With Unwins and MVC providing 'living’
proof that suppliers are not the only casualties in the price-reduction stakes,
it is fair to say that suppliers have now reached their cost-reduction limits,
are at the ‘walk-away’ point, and have to move forward via negotiated price
increases…
Incidentally, if a supplier has not
achieved scale economies to date, it is not going to happen in next year’s
trading environment.
Role of risk in
supply and retail
Ability to assess and manage risk will
differentiate winners and losers in the future. This means first accepting and
living with the fact that the supplier is the main risk-taker in the
buying-selling relationship.
The retailer operates in a high-speed
environment, in that a decision to double or cancel a next-day delivery is only
a phone call away, whereas a supplier needs to have received such a request a
week previously… This means that in the case of a buying mistake, if the tab is
not picked up immediately by the supplier via returns, then the ‘miscalculation’
can be rapidly worked through the retail system via price reductions, possibly
financed by the supplier.
Banks do not knowingly take risks,
preferring to ‘lay off’ any exposure against the borrower’s assets with the
benefit of 200% cover, thus presenting banks with no problem in selling off an
asset for 50% of its value on liquidation.

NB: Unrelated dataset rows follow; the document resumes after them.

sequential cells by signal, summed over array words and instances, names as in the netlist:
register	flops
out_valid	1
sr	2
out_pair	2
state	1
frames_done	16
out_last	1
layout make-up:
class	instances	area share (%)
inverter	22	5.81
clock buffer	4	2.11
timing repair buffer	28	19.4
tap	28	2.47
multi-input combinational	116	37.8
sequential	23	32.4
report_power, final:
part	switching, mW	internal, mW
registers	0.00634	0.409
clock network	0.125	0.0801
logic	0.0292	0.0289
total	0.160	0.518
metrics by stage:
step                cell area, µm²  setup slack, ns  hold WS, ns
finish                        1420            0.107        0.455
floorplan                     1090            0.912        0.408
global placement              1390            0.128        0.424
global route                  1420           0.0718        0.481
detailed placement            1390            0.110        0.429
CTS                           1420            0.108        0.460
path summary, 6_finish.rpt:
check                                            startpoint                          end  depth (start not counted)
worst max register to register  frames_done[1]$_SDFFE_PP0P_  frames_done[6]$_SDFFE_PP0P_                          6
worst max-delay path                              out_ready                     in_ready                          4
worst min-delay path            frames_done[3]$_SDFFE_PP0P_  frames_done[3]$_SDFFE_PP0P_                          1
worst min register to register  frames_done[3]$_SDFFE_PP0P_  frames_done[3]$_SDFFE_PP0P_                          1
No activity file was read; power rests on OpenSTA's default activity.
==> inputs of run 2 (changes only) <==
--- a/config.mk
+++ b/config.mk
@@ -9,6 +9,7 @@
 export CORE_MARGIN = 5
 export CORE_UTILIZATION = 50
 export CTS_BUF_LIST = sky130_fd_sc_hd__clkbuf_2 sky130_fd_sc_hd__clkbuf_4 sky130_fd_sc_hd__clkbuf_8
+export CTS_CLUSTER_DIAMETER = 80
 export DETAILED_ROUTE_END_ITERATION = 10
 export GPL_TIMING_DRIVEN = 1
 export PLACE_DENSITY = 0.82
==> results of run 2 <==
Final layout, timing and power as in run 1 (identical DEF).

Meanwhile, Government Tax and VAT
departments have first call on liquidated funds, again eliminating any risk,
with any losses recouped via the taxpaying public in their ‘cost-plus’
environment…
Government
intervention in market risk
This leaves the possibility of
government intervention to correct ‘unfairness’ in the market in terms of
demands for cost-price reductions, increases in retrospective payments or
extending of credit terms. Realistically, a government will not, should not,
and cannot intervene in an open market, except where influential consumer-voter
rights are being compromised, through restrictions in choice or excessive
prices.
It has to be accepted that the public,
and therefore the government, do not ‘do unfairness’, so energy that might have
possibly been wasted in complaining about abuse of power should be more
effectively directed at identifying customer need and establishing points of
difference in a supplier’s offering versus alternatives available to the
customer.
Realistic
opportunities for suppliers
By first clarifying the scale of
opportunity for business growth within a major customer, suppliers can then
begin to assess the extent of their demonstrable competitiveness in meeting real
customer need. Given a willingness to play the walk-away card, the supplier will
be in able to establish a firm basis for negotiating appropriate price increases
next year.
Market threats have already been made
painfully obvious in the past year and it has become clear that survival in 2006
requires new levels of pragmatism that include working around weaknesses, rather
that wasting time trying to totally eliminate faults in a business, and thereby
conserving maximum energy and resources for optimising of strengths.
Moreover, it is this pragmatism,
coupled with a high degree of self-reliance in risk management that will make
2006 different and successful for real-world players…
Achieving in a real world means
managing risk….
Supplier success in 2006 will be about
identifying and developing opportunity in a high risk environment. The ability
to measure and manage business risk means first clarifying the company’s
risk-profile, in other words establishing whether the company is risk-averse
(forget it), risk-neutral in terms of a willingness to take some risk,
carefully, or risk-seeking in being willing to take chances, accurately
quantified in terms of downside.
When it comes to the customer base,
this means taking for granted that not all retailers are going to survive in
next year’s trading environment. Potential casualties will already exhibit the
usual symptoms in terms of weakening ROCE, sales and profit performances,
possibly in addition to increasingly irrational displays of aggression and
demands for increased trade funding, extra terms and cost-price reductions…from
an increasingly weak power base.
Any temptation to support weakness by
extending such help needs to be tempered with the realisation that upon
liquidation, every £150k owing to a supplier who makes a net profit of 5%,
requires that the supplier generate £3m incremental turnover in order to recover
lost profit…
Grading the customer-base in terms of
relative risk will help in allocating increasingly scarce resource.
Facing up to
the ‘walk-away’ point
It is then necessary to convince the
company that a ‘walk-away’ point has been reached in order to preserve
credibility in the marketplace. In practice, this will probably be the subject
of more negotiation internally than with the customer.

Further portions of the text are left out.